I was running late this morning, partly on account of trying to look very presentable myself. When I arrived, he was waiting out the front for me with his dogs. The dogs were all like young school children, greeting their best friends at the gate after holidays. I tried to be as contained as possible while I brought doggie and his bed and things inside onto the porch. Then David told my dog (who I still had on his lead) to "Settle down so I can say hello properly to your mother." He put his arms around me, and then I was "gone". I hugged him and cried and told him I had missed him and wanted him to get well soon. He had the biggest smile on his face, and asked (as if he didn't know) "Do you still love me??" I told him "More than ever". He said he had missed me a lot too and loved me more than ever too, and we stayed there hugging for about 10 minutes. He insisted on making me a coffee so we went inside. He pointed out that there weren't too many chairs around, so pulled me down on his lap and was very affectionate. Told me that I'm "a good sort" and "a sexy little gadget". I had to rush off to work, but will go back Tuesday afternoon to get doggie.

 

Then it was off to work - another day in Paradise - NOT. I had to attend a revision Diabetes Training Workshop with my employer and will be supervising new workers in this.

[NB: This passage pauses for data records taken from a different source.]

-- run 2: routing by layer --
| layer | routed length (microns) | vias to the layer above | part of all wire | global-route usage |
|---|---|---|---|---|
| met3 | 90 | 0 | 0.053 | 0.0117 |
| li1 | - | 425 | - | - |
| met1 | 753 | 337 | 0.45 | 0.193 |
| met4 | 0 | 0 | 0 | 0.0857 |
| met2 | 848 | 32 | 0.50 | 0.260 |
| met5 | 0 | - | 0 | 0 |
File: src/rtl/sled_pkg.sv
package sled_pkg;
    localparam int NCH      = 17;
    localparam int DIV_W    = 2;
    localparam int DLY_W    = 4;
    localparam int REG_W    = 32;

    typedef enum logic [1:0] {
        RA_DATA = 2'd0,
        RA_DIV  = 2'd1,
        RA_DLY  = 2'd2,
        RA_MODE = 2'd3
    } reg_addr_e;

    typedef struct packed {
        logic pwm_en;   // bit 1
        logic inv_clk;  // bit 0
    } mode_t;
endpackage

File: src/rtl/sled_regs.sv
module sled_regs
    import sled_pkg::*;
#(
    parameter int CH_N = NCH,
    parameter int DV_W = DIV_W,
    parameter int DL_W = DLY_W,
    parameter int RG_W = REG_W
) (
    input  logic            clk,
    input  logic            rst,
    input  logic            wr,
    input  logic [1:0]      addr,
    input  logic [RG_W-1:0] wdata,
    input  logic            fr_busy,
    output logic [CH_N-1:0] data_q,
    output logic [DV_W-1:0] div_q,
    output logic [DL_W-1:0] dly_q,
    output mode_t           mode_q,
    output logic            go,
    output logic            busy,
    output logic [RG_W-1:0] rdata
);
    // a pending direct start counts as busy so no write slips in before the load
    assign busy = fr_busy | go;

    logic unused_wdata;
    assign unused_wdata = ^wdata[RG_W-1:CH_N];

    always_ff @(posedge clk) begin
        if (rst) begin
            data_q <= '0;
            div_q  <= '0;
            dly_q  <= '0;
            mode_q <= '0;
            go     <= 1'b0;
        end else begin
            go <= 1'b0;
            if (wr) begin
                case (reg_addr_e'(addr))
                    RA_DATA: if (!busy) begin
                        data_q <= wdata[CH_N-1:0];
                        go     <= !mode_q.pwm_en;
                    end
                    RA_DIV:  div_q <= wdata[DV_W-1:0];
                    RA_DLY:  dly_q <= wdata[DL_W-1:0];
                    RA_MODE: if (!busy) mode_q <= mode_t'(wdata[1:0]);
                    default: ;
                endcase
            end
        end
    end

    always_comb begin
        rdata = '0;
        case (reg_addr_e'(addr))
            RA_DATA: begin
                rdata[CH_N-1:0] = data_q;
                rdata[RG_W-1]   = busy;
            end
            RA_DIV:  rdata[DV_W-1:0] = div_q;
            RA_DLY:  rdata[DL_W-1:0] = dly_q;
            RA_MODE: rdata[1:0]      = mode_q;
            default: ;
        endcase
    end
endmodule

File: src/rtl/sled_bittimer.sv
module sled_bittimer
    import sled_pkg::*;
#(
    parameter int DV_W  = DIV_W,
    parameter int DL_W  = DLY_W,
    parameter int CNT_W = 1 + (1 << DV_W)
) (
    input  logic             clk,
    input  logic             rst,
    input  logic             load,
    input  logic             run,
    input  logic [DV_W-1:0]  div_code,
    input  logic [DL_W-1:0]  dly_val,
    output logic             bit_end,
    output logic             clk_hi,
    output logic [CNT_W-1:0] phase
);
    localparam int EDGE_W = CNT_W + 1;

    logic [CNT_W-1:0]  phase_q, lim_q;
    logic [EDGE_W-1:0] start_q, stop_q;
    int n_i, half_i, d_i;

    always_comb begin
        n_i    = 4 << div_code;
        half_i = n_i / 2;
        d_i    = int'(dly_val);
        if (d_i > half_i - 1) d_i = half_i - 1;
    end

    always_ff @(posedge clk) begin
        if (rst) begin
            phase_q <= '0;
            lim_q   <= '0;
            start_q <= '0;
            stop_q  <= '0;
        end else if (load) begin
            phase_q <= '0;
            lim_q   <= CNT_W'(n_i - 1);
            start_q <= EDGE_W'(d_i + 1);
            stop_q  <= EDGE_W'(d_i + 1 + half_i);
        end else if (run) begin
            phase_q <= bit_end ? '0 : phase_q + 1'b1;
        end else begin
            phase_q <= '0;
        end
    end

    assign bit_end = run && (phase_q == lim_q);
    assign clk_hi  = run && (EDGE_W'(phase_q) >= start_q) && (EDGE_W'(phase_q) < stop_q);
    assign phase   = phase_q;
endmodule
--- src/rtl/mtimer_unit.sv ---
module mtimer_unit #(
  parameter int NUM_HARTS = 2
) (
  input  logic                 clk,
  input  logic                 rst_n,
  input  logic                 tick_en,
  input  logic                 bus_req,
  input  logic                 bus_we,
  input  logic [14:0]          bus_addr,
  input  logic [3:0]           bus_be,
  input  logic [31:0]          bus_wdata,
  output logic [31:0]          bus_rdata,
  output logic [NUM_HARTS-1:0] timer_irq
);
  localparam logic [11:0] CNT_SLOT = 12'hFFF;

  logic [63:0]                 mtime_q;
  logic [NUM_HARTS-1:0][63:0]  cmp_q;
  logic [11:0]                 slot;
  logic                        hi_sel, is_cnt, is_cmp, wr;
  logic [31:0]                 rd_val;

  assign slot   = bus_addr[14:3];
  assign hi_sel = bus_addr[2];
  assign is_cnt = slot == CNT_SLOT;
  assign is_cmp = !is_cnt && (int'(slot) < NUM_HARTS);
  assign wr     = bus_req && bus_we;

  function automatic logic [31:0] merge(input logic [31:0] old_w,
                                        input logic [31:0] new_w,
                                        input logic [3:0]  be);
    logic [31:0] r;
    r = old_w;
    for (int b = 0; b < 4; b++)
      if (be[b]) r[8*b +: 8] = new_w[8*b +: 8];
    return r;
  endfunction

  always_ff @(posedge clk) begin
    if (!rst_n)
      mtime_q <= '0;
    else if (wr && is_cnt) begin
      if (hi_sel) mtime_q[63:32] <= merge(mtime_q[63:32], bus_wdata, bus_be);
      else        mtime_q[31:0]  <= merge(mtime_q[31:0],  bus_wdata, bus_be);
    end else if (tick_en)
      mtime_q <= mtime_q + 64'd1;
  end

  for (genvar h = 0; h < NUM_HARTS; h++) begin : g_hart
    logic sel;
    assign sel = is_cmp && (int'(slot) == h);

    always_ff @(posedge clk) begin
      if (!rst_n)
        cmp_q[h] <= '1;
      else if (wr && sel) begin
        if (hi_sel) cmp_q[h][63:32] <= merge(cmp_q[h][63:32], bus_wdata, bus_be);
        else        cmp_q[h][31:0]  <= merge(cmp_q[h][31:0],  bus_wdata, bus_be);
      end
    end

    assign timer_irq[h] = mtime_q >= cmp_q[h];
  end

  always_comb begin
    rd_val = '0;
    if (is_cnt)
      rd_val = hi_sel ? mtime_q[63:32] : mtime_q[31:0];
    else
      for (int h = 0; h < NUM_HARTS; h++)
        if (is_cmp && int'(slot) == h)
          rd_val = hi_sel ? cmp_q[h][63:32] : cmp_q[h][31:0];
  end

  always_ff @(posedge clk) begin
    if (!rst_n) bus_rdata <= '0;
    else        bus_rdata <= (bus_req && !bus_we) ? rd_val : '0;
  end
endmodule

--- config.mk ---
export PLATFORM = sky130hd
export DESIGN_NAME = mtimer_unit
export DESIGN_NICKNAME = d
export VERILOG_FILES = /design/src/rtl/mtimer_unit.sv
export SDC_FILE = /design/constraint.sdc
export NUM_CORES = 1
export LEC_CHECK = 0
export BUFFER_PORTS_ARGS = -buffer_cell sky130_fd_sc_hd__buf_2
export CAP_MARGIN = 0
export CORE_MARGIN = 10
export CORE_UTILIZATION = 39
export DETAILED_ROUTE_END_ITERATION = 6
export PLACE_DENSITY_LB_ADDON = 0.15
export SLEW_MARGIN = 20
export SYNTH_ARGS = -nofsm -noshare
export SYNTH_HDL_FRONTEND = slang
export SYNTH_SLANG_ARGS = --single-unit
--- constraint.sdc ---
create_clock -name clk -period 2.64 [get_ports clk]
set_clock_uncertainty 0.15 [all_clocks]
set_input_delay 0.264 -clock clk [delete_from_list [all_inputs] [get_ports clk]]
set_output_delay 0.264 -clock clk [all_outputs]
set_load 0.1 [all_outputs]
==> metrics <==
Worst Setup End Kind output port; final wirelength 55.7 mm; final setup violation count 3; CTS Buffer Depth 3; reg2reg setup slack -0.07 ns; WP data required 2.23 ns; Slowest cell on crit path dfxtp_1; largest net degree at the start of global routing 186; share of cells above drive strength 1 20.2%; worst r2r path cells 8; Lkg Pwr 8.60 nW; Placer Congestion 0.951; PD cells 433 nW/um2; Initial Util 39.7%; Max Cap Viol 0; number of global-route vias before repair 14400; crit path max fanout 7; Slowest Stage Delay on Critical Path 0.44 ns; CTS tree done; Finished Layout Cells 2511; final core utilization 50.6%; Post-synth EDFFs 0; outcome finished, violations left; 1st-iter DRT viols 1212; net count reported at finish 2216; Max VDD drop 0.000467 V; worst r2r dst mtime_q[52]; RSZ-0062 raised after global routing true; CTS Sinks 224; Via density 5.87; Highest Clock Rate 0.313 GHz; synth unique cells 66; placed cells 2424; grt ovf 0; Final Max Tran Viols 0; syn_area_per_cell 7.99 um2; critical path endpoint timer_irq[1]; PortBufs 87; Post-Syn Nets 1955; H-tree Lvls 1; worst min path class in2reg; sequential fraction of the synthesis area 31.7%; Post-Syn Area 14100 um2; Top cell by count, worst path buf_4; Total GRT Usage 24.5%; Clock transition at path regs 0.07 ns; asr flop ratio synth 0%; Die Width 210 um; final worst path period need 3.19 ns; Die Y 210 um; DP HPWL 40.6 mm; Final Hold Viols 0; ANT cells 0; cell count after synthesis 1770; Arr. time, crit path 2.78 ns; pre-CTS setup slack -0.353 ns; Max-slew headroom 35.8%; Std-Cell Core Area 35700 um2; drt wl/cell 22.2 um; initial antenna violation count 0; Clock Latency Late Sink 0.56 ns; Main synth FF type dfxtp_1; critical path startpoint mtime_q[31]; register bit total from synthesis 224; total die area 44300 um2; Final WS setup -0.551 ns; warnings from Yosys 0; Rows 69; Fin Setup TNS -1.07 ns; first-pass GRT wire length 86.0 mm; period utilization 121%; transition time of the tightest slew-check pin 0.963 ns; Area Growth Syn to Fin 27.5%; clock root cell clkbuf_16; Detail Route Antenna Nets 0; DRC 0; Via Count 14700; Tot Pwr 7.81 mW; Num CTS Buffers 27; Crit Path Category reg2out; CP Cell Sequence ha_1, o21ai_0, a21oi_1, nor2_1, nor3_1, buf_4, nand4_1, buf_4, o21ai_2, buf_12; violated checks negative setup slack; crit path launch type flip-flop; Ports 90; DR pass1 iterations 7; reg2reg start mtime_q[0]
[area by class of cell]
| type | instances | area, um2 |
|---|---|---|
| Sequential cell | 224 | 4500 |
| Inverter | 135 | 507 |
| Clock inverter | 9 | 123 |
| Timing Repair Buffer | 330 | 2450 |
| Clock buffer | 39 | 801 |
| Multi-Input combinational cell | 1313 | 9080 |
| Fill cell | 3499 | 17600 |
| Tap cell | 461 | 577 |
[critical path: cells and delay by family, from the launching register on]
kind,cells,cell delay (ns)
AO/OA/AOI/OAI,3,0.41
adder cells (fa/ha/maj),1,0.36
buffers and inverters,3,0.56
flip-flops,1,0.44
AND/OR/NAND/NOR,3,0.45
[flip-flops by register name (all words and copies together), names as in the netlist]
signal / flops
cmp_q: 128
mtime_q: 64
bus_rdata: 32
[cell usage after synthesis, types with 3 or more instances]
cell type	number	area [um2]
o2111ai_1	4	35.0
a2111oi_0	3	26.3
o22ai_1	41	257
nand2b_1	6	37.5
o32ai_1	6	52.6
and4_1	11	96.3
inv_1	135	507
mux2_2	3	33.8
clkbuf_1	81	304
a32o_1	9	90.1
o41ai_1	4	35.0
a31oi_1	11	68.8
nor4b_1	3	26.3
a21oi_1	97	485
o31a_1	5	43.8
mux2i_1	103	1030
or2_2	3	18.8
a22oi_1	3	22.5
and2_1	12	75.1
nor3_1	29	145
buf_1	16	60.1
a211oi_1	7	52.6
o221a_2	7	78.8
nor4_1	23	144
a211o_1	5	43.8
nand4_1	56	350
a21o_1	12	90.1
a21boi_0	3	22.5
and3_1	13	81.3
o21ai_0	61	305
o31ai_1	16	120
or3_1	7	43.8
o21a_1	37	278
o311ai_0	4	35.0
or4_1	6	45.0
dfxtp_1	224	4480
nand3_1	53	265
a41oi_1	3	26.3
nor2_1	107	402
ha_1	129	1610
nand2_1	246	923
o211ai_1	136	1020
[worst min-delay path by stage]
| stage | cells after the start | slack (ns) | endpoint | start |
|---|---|---|---|---|
| final | 5 | 0.03 | mtime_q[36] | bus_addr[2] |
| after global routing | 5 | 0.04 | mtime_q[36] | bus_addr[2] |
| after CTS | 5 | 0.003 | mtime_q[36] | bus_addr[2] |
| after detailed placement | 2 | 0.36 | cmp_q[88] | cmp_q[88] |
| after global placement | 2 | 0.36 | cmp_q[80] | cmp_q[80] |
| after floorplan | 2 | 0.25 | cmp_q[0] | bus_wdata[0] |
[layer usage]
| layer | global-route usage, % | share of wire [%] |
|---|---|---|
| met5 | 0 | 0 |
| met4 | 7.59 | 2.7 |
| met3 | 2.77 | 5.9 |
| met2 | 40.3 | 46 |
| met1 | 32.8 | 45 |
[cells by family after synthesis]
family / count (synthesis) / share of synthesized area [%]
and+or+nand+nor: 583 / 19.3
AOI/OAI and AO/OA: 494 / 23.8
buffers and inverters: 233 / 6.19
DFF: 224 / 31.7
adders and majority gates: 129 / 11.4
muxes: 106 / 7.52
xor gates and xnor gates: 1 / 0.0619
[where the power goes]
| group | leakage (nW) | switching [mW] | internal (mW) |
|---|---|---|---|
| Sequential | 1.81 | 0.00580 | 3.39 |
| Combinational | 6.33 | 0.298 | 0.171 |
| Clock | 0.457 | 1.57 | 2.38 |
| Total | 8.60 | 1.87 | 5.94 |
[layout by cell type, fill, tap and decap left out, types with 7 or more instances in the layout]
| cell | instances |
|---|---|
| a21o_1 | 12 |
| a21oi_1 | 93 |
| a31oi_1 | 10 |
| a32o_1 | 9 |
| and2_1 | 12 |
| and3_1 | 12 |
| and4_1 | 10 |
| buf_12 | 7 |
| buf_2 | 83 |
| buf_4 | 204 |
| clkbuf_16 | 27 |
| clkbuf_8 | 8 |
| dfxtp_1 | 213 |
| dfxtp_2 | 11 |
| dlygate4sd3_1 | 33 |
| ha_1 | 123 |
| inv_1 | 132 |
| mux2i_1 | 103 |
| nand2_1 | 246 |
| nand3_1 | 52 |
| nand4_1 | 56 |
| nor2_1 | 105 |
| nor3_1 | 27 |
| nor4_1 | 13 |
| o211ai_1 | 136 |
| o21a_1 | 37 |
| o21ai_0 | 56 |
| o221a_2 | 7 |
| o22ai_1 | 41 |
| o31ai_1 | 16 |
[per-stage QoR]
stage	hold WS, ns	cell area [um2]
finish	0.0320	18000
global route	0.0447	18000
CTS	0.00343	17900
detailed placement	0.362	16400
global placement	0.355	16400
floorplan	0.253	14200
[what timing repair did]
item	in CTS	in global routing
pin swaps	17	13
resized for setup	37	29
hold endpoints to repair	141	0
endpoints found under the setup margin	6	13
buffers inserted	4	3
hold buffers	33	0
No activity file was read; power rests on OpenSTA's default activity.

While I was at the workshop, it did occur to me that very possibly, David could have undetected diabetes which would explain a lot of things. When he was at the hospital, they did keep asking him if he had diabetes. I don't know if he was tested for it, and how extensive the testing is as there are some extremely comprehensive diabetes blood tests now available.

 

He texted me while I was at work tonight saying that he had a good day, was in bed exhausted and had my dog in bed with him keeping him company.

 

I've been up all night with troubles with our client with diabetes. I've got a busy day ahead of me before I go collect my dog. Don't know if I'll see David when I get there due to his work. He actually even looked a lot more like he did before he was sick today. It's amazing how his face changes so much when he is happy and relaxed. I love his lips and his cute smile.

 

Hopefully, I can get around 2 hours sleep now before I have to go back to work for a couple of hours.